> **TASK INSTRUCTIONS**: Pick every line out of the entries below that has the string "same", and copy it.

Start of EXTRACTED MATERIAL

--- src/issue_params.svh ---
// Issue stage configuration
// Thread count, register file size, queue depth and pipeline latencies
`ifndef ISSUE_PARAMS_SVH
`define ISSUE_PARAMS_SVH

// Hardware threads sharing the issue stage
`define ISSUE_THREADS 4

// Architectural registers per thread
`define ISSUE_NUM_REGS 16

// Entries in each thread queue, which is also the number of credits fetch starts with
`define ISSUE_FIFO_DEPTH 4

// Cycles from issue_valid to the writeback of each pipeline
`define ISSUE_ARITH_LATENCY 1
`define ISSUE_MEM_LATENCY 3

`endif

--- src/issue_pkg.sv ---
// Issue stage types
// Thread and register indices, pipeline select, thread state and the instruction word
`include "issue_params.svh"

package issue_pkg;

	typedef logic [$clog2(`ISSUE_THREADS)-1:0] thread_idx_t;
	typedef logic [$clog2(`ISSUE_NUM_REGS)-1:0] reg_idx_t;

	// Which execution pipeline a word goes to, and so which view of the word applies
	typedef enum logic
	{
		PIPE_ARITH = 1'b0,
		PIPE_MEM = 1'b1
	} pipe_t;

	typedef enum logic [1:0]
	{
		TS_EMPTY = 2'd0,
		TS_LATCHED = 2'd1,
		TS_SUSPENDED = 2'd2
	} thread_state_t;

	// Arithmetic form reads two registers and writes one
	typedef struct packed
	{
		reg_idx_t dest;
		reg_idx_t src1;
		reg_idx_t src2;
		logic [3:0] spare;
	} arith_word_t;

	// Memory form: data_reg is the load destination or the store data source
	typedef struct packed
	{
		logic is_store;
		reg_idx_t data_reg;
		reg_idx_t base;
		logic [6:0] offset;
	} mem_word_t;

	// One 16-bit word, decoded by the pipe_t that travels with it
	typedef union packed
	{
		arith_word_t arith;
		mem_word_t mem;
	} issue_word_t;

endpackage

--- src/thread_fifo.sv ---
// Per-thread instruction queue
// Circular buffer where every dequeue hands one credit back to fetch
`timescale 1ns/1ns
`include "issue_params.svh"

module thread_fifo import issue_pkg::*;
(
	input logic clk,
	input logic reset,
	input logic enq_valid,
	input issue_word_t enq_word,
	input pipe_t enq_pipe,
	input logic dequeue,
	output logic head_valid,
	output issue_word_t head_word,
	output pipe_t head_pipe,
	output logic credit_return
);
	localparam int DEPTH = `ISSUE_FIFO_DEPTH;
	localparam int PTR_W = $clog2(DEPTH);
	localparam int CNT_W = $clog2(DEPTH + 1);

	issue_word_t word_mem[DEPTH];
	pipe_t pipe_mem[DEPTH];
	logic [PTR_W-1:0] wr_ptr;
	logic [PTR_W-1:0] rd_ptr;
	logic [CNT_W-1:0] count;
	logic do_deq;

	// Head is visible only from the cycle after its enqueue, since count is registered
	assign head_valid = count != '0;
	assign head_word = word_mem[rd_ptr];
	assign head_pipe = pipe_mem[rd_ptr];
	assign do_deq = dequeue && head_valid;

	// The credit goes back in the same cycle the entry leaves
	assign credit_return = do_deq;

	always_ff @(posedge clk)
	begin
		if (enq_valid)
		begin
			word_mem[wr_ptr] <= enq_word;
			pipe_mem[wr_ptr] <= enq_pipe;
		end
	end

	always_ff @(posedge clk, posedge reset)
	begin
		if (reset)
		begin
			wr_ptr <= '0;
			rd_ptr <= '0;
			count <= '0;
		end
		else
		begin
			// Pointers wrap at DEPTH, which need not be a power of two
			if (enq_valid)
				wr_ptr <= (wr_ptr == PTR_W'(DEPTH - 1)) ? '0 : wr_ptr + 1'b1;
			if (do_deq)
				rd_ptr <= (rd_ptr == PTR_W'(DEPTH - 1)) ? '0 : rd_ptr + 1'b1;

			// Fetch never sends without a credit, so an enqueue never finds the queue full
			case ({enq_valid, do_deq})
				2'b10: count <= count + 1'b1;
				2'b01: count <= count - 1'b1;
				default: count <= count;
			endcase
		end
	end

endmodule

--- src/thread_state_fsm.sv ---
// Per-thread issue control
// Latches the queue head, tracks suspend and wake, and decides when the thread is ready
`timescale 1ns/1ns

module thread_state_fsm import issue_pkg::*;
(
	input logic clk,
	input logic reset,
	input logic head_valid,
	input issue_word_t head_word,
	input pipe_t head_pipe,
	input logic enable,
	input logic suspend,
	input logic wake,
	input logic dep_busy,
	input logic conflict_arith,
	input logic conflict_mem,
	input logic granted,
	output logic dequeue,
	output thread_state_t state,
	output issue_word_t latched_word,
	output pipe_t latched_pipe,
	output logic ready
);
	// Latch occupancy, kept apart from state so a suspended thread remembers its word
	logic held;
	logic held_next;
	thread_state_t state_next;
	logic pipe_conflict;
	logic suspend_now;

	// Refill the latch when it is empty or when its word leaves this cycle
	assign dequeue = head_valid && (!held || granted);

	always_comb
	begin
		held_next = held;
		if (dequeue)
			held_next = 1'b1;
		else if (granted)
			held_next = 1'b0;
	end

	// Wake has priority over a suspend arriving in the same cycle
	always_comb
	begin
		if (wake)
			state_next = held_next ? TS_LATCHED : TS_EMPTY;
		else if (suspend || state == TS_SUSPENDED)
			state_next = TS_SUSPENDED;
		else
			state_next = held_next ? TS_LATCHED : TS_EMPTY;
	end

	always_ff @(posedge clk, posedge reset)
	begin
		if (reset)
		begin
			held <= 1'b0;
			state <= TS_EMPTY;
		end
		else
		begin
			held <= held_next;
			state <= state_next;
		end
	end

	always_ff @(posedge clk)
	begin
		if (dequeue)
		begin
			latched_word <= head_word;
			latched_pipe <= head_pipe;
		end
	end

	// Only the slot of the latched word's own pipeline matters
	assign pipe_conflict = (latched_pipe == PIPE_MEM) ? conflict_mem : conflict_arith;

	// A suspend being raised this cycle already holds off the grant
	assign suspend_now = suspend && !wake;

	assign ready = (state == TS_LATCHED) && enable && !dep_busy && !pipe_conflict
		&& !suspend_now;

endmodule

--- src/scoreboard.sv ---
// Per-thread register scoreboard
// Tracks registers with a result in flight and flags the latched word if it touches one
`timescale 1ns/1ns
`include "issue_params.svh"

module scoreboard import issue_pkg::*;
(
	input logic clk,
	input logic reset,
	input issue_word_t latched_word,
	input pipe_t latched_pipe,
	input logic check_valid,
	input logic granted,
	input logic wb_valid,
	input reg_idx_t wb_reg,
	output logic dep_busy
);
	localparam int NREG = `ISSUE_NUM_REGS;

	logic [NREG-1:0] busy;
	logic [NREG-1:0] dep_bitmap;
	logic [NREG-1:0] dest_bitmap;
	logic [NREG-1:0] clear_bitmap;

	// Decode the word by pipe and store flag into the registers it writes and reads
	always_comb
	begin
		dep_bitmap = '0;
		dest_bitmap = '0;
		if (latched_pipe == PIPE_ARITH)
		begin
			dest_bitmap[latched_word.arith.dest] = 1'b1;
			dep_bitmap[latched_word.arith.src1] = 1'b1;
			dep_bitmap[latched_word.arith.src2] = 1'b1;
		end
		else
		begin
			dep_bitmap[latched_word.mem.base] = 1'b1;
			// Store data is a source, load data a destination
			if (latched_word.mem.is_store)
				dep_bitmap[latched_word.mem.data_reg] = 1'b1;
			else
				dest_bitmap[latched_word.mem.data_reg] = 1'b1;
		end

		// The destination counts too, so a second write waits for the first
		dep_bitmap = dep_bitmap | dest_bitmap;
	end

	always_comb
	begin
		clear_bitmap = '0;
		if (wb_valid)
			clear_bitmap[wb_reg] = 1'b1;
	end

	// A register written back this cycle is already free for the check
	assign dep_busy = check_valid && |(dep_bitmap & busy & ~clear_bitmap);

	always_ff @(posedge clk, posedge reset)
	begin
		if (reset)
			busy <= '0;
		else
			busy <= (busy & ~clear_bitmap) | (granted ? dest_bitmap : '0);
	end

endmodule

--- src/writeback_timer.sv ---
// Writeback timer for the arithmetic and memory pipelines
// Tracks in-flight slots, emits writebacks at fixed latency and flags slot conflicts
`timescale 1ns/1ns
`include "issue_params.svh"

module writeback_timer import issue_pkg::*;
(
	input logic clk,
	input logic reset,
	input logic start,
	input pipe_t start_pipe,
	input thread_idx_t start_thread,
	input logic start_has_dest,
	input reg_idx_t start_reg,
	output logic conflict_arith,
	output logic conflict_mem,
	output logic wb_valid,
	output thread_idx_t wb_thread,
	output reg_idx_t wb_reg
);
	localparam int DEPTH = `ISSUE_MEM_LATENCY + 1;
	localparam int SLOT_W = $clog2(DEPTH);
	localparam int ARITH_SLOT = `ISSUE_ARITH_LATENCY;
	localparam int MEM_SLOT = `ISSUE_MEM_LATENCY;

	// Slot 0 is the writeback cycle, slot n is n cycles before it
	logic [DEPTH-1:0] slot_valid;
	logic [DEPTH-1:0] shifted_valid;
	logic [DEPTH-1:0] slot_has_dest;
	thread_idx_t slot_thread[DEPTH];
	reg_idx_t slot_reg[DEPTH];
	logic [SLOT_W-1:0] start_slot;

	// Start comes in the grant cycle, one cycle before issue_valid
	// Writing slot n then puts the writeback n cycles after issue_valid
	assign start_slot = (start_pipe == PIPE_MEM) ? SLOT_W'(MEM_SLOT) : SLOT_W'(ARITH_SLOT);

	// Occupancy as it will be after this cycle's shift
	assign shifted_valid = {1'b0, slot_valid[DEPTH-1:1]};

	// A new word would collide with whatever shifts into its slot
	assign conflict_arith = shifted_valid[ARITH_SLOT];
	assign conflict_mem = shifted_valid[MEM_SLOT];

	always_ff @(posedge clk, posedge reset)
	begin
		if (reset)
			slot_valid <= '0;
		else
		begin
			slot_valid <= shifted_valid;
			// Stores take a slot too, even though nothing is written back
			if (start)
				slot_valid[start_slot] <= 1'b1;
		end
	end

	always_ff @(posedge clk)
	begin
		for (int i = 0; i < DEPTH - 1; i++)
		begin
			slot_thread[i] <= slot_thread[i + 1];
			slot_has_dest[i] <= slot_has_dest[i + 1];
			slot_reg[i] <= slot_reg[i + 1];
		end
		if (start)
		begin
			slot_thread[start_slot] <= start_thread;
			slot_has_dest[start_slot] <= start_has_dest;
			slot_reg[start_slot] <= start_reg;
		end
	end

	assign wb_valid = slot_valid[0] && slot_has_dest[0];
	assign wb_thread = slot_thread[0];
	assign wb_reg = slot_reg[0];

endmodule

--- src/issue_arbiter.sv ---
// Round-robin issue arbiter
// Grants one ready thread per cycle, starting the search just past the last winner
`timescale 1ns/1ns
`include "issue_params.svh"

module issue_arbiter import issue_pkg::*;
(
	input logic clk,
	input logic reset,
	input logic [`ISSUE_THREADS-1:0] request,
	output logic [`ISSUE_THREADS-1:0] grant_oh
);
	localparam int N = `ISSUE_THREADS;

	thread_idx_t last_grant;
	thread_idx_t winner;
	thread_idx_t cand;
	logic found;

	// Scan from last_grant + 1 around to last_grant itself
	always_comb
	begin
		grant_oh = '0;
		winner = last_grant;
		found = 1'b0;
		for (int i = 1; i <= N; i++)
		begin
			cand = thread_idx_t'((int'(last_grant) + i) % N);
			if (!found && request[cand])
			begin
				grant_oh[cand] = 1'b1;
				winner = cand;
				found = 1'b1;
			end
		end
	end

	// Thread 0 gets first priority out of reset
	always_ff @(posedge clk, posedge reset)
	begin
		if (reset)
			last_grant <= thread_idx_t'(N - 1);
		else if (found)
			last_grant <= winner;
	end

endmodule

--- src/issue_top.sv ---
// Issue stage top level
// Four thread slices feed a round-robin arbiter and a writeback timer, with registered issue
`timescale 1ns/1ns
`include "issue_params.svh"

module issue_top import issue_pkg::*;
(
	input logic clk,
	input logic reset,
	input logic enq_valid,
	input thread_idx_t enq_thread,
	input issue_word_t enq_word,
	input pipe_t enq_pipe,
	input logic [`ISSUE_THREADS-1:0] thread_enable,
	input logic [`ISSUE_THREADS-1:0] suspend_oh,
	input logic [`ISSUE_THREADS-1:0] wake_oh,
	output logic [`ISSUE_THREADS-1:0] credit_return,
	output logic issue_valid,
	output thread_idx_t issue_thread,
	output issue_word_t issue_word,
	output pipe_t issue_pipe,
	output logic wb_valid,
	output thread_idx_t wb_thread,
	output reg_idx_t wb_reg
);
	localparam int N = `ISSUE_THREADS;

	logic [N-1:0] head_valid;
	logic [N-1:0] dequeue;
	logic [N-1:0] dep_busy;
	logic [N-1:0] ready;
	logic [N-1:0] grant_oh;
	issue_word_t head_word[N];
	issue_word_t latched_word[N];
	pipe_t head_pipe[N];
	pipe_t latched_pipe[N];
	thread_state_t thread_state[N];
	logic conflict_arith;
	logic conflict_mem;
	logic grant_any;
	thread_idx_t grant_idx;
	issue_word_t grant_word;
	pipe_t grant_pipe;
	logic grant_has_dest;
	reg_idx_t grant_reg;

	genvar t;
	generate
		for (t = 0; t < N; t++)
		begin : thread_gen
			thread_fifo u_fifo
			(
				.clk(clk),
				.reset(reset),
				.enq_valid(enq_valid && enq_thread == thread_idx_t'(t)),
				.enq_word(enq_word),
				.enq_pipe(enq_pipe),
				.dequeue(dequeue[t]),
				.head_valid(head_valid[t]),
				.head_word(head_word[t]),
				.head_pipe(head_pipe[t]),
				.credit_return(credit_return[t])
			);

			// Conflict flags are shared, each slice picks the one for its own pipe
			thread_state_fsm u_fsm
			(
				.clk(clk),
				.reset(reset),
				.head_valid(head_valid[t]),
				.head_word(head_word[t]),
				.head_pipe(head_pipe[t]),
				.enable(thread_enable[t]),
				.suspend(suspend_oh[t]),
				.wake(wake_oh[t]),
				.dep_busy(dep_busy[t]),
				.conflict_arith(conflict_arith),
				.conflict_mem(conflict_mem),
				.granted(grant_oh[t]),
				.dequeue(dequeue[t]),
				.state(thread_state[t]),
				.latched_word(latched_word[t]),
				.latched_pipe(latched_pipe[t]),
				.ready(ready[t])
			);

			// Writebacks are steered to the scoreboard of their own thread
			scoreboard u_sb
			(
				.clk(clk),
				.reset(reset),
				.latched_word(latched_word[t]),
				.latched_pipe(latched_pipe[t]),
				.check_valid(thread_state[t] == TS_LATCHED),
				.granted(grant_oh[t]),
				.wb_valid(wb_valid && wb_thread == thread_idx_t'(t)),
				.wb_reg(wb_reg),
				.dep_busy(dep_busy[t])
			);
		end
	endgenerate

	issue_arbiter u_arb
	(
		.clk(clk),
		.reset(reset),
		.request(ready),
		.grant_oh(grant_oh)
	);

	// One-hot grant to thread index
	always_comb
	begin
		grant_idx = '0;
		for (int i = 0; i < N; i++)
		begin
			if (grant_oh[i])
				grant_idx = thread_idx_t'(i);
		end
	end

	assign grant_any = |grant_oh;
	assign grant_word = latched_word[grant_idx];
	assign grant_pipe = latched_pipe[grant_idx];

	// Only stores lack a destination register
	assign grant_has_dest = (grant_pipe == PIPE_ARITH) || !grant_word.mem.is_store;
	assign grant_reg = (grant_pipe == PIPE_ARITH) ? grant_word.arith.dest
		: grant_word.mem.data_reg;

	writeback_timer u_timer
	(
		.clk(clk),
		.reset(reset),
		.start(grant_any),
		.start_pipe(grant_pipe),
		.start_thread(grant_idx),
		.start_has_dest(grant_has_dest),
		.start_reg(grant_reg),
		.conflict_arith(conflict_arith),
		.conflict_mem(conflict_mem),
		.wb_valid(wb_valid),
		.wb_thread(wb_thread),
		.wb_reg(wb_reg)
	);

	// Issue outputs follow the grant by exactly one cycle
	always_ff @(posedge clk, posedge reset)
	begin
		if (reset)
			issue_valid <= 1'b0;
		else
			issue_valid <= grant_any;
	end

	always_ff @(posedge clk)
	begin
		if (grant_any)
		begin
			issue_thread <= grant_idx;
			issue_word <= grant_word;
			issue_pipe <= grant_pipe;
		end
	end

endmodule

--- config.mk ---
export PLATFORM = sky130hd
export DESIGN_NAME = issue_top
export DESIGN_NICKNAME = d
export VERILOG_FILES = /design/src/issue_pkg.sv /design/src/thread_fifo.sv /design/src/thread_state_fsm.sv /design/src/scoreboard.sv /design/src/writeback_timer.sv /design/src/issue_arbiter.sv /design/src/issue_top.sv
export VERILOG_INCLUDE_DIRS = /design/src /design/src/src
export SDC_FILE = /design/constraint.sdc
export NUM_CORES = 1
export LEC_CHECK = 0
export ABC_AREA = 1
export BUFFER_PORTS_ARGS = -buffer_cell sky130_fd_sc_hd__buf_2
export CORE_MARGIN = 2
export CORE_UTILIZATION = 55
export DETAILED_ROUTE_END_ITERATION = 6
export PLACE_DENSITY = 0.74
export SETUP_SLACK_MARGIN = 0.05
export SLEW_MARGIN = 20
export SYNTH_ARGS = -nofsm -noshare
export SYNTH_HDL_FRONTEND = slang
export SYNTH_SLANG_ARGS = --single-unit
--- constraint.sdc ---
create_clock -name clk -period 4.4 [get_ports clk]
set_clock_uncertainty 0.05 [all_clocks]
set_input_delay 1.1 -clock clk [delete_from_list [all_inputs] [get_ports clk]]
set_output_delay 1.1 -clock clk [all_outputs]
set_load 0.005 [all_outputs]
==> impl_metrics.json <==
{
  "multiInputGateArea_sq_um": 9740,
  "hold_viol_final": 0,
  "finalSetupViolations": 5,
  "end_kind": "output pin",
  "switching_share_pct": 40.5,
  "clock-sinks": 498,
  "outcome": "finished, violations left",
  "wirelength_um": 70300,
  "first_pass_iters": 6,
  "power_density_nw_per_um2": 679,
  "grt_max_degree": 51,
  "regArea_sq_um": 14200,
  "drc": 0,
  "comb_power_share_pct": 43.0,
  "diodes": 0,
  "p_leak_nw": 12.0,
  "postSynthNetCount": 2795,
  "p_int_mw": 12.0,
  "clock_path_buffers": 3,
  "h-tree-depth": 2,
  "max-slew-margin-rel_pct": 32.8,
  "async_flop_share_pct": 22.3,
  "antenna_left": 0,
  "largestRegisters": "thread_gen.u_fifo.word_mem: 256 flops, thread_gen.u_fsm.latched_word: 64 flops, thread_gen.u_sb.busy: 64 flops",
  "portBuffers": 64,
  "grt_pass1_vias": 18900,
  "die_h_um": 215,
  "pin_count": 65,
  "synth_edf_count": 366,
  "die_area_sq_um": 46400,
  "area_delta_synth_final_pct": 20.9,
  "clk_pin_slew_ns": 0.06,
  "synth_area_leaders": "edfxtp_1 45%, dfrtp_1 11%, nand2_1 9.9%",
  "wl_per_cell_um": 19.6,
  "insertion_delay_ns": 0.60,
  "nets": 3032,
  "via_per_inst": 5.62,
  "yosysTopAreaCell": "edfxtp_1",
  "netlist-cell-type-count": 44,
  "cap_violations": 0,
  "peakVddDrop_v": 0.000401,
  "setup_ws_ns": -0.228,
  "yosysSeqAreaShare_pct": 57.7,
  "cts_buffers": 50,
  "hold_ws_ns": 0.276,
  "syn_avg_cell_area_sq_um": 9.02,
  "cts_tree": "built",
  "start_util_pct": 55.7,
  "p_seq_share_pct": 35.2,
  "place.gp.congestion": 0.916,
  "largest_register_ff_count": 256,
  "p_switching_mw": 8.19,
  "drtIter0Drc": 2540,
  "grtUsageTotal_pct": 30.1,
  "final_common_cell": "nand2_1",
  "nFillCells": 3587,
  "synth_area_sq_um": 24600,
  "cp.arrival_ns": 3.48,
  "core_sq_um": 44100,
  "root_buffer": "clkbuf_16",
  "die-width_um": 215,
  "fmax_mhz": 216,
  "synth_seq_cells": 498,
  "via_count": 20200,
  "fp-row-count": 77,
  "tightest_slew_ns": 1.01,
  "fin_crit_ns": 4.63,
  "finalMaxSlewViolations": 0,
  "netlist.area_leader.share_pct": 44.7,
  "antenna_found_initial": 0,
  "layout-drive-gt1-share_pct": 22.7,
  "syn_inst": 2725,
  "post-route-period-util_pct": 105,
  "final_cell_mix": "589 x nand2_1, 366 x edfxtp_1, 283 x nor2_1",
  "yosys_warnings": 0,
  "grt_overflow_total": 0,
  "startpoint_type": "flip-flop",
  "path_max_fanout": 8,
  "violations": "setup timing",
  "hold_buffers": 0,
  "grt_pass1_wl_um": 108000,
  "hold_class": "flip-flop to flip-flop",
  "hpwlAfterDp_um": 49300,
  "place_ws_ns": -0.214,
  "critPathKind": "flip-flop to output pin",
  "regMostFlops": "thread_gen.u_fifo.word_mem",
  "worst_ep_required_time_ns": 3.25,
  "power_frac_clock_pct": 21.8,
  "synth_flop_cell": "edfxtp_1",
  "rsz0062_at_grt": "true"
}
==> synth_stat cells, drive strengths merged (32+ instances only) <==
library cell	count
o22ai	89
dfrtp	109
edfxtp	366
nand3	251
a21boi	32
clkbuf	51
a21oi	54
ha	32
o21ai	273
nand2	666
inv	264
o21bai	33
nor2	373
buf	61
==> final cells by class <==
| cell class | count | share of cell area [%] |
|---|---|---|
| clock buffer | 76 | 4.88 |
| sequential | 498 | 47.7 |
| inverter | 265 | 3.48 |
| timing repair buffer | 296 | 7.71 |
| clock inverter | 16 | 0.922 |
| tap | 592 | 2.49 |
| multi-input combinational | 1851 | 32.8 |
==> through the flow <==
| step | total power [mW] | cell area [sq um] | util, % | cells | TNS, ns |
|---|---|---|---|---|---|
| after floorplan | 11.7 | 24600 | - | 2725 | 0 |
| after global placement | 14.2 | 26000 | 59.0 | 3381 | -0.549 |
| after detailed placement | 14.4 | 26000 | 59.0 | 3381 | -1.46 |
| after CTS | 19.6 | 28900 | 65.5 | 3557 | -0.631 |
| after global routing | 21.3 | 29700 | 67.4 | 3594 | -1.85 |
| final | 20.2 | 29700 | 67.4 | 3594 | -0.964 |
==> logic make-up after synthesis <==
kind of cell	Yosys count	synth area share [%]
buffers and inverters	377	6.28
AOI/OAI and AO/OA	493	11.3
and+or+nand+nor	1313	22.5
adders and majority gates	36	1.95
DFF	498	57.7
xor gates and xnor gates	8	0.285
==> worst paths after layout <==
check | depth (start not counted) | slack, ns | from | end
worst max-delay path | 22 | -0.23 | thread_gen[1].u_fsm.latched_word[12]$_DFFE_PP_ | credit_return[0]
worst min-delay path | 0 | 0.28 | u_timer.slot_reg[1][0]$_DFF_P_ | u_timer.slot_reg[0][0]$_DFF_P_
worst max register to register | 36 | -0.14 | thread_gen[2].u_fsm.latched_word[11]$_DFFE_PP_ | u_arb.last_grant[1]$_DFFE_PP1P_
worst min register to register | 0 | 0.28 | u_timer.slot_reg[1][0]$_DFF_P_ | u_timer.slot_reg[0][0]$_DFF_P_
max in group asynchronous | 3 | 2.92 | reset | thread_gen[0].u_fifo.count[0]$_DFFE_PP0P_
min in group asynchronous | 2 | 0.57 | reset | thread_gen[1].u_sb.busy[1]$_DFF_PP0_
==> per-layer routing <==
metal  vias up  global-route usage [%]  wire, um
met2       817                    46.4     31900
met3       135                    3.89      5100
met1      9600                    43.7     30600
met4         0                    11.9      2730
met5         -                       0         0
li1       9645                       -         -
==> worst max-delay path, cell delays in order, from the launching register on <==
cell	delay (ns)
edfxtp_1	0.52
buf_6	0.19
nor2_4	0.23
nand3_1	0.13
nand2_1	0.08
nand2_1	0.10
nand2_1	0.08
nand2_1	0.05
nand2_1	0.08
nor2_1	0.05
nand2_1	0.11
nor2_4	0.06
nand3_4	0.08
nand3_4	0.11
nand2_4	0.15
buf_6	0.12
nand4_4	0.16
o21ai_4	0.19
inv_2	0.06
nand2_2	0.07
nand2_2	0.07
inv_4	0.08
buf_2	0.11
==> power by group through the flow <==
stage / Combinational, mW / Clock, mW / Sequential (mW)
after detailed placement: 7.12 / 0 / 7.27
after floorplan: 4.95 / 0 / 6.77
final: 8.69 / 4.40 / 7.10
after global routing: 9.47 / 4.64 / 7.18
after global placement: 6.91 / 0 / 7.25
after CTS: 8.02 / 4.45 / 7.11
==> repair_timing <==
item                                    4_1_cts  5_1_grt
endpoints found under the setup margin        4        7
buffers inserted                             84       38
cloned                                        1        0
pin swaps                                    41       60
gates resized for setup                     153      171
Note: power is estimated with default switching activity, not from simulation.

End of EXTRACTED MATERIAL

> **RESPONSE BELOW**:
	// The credit goes back in the same cycle the entry leaves
	// Wake has priority over a suspend arriving in the same cycle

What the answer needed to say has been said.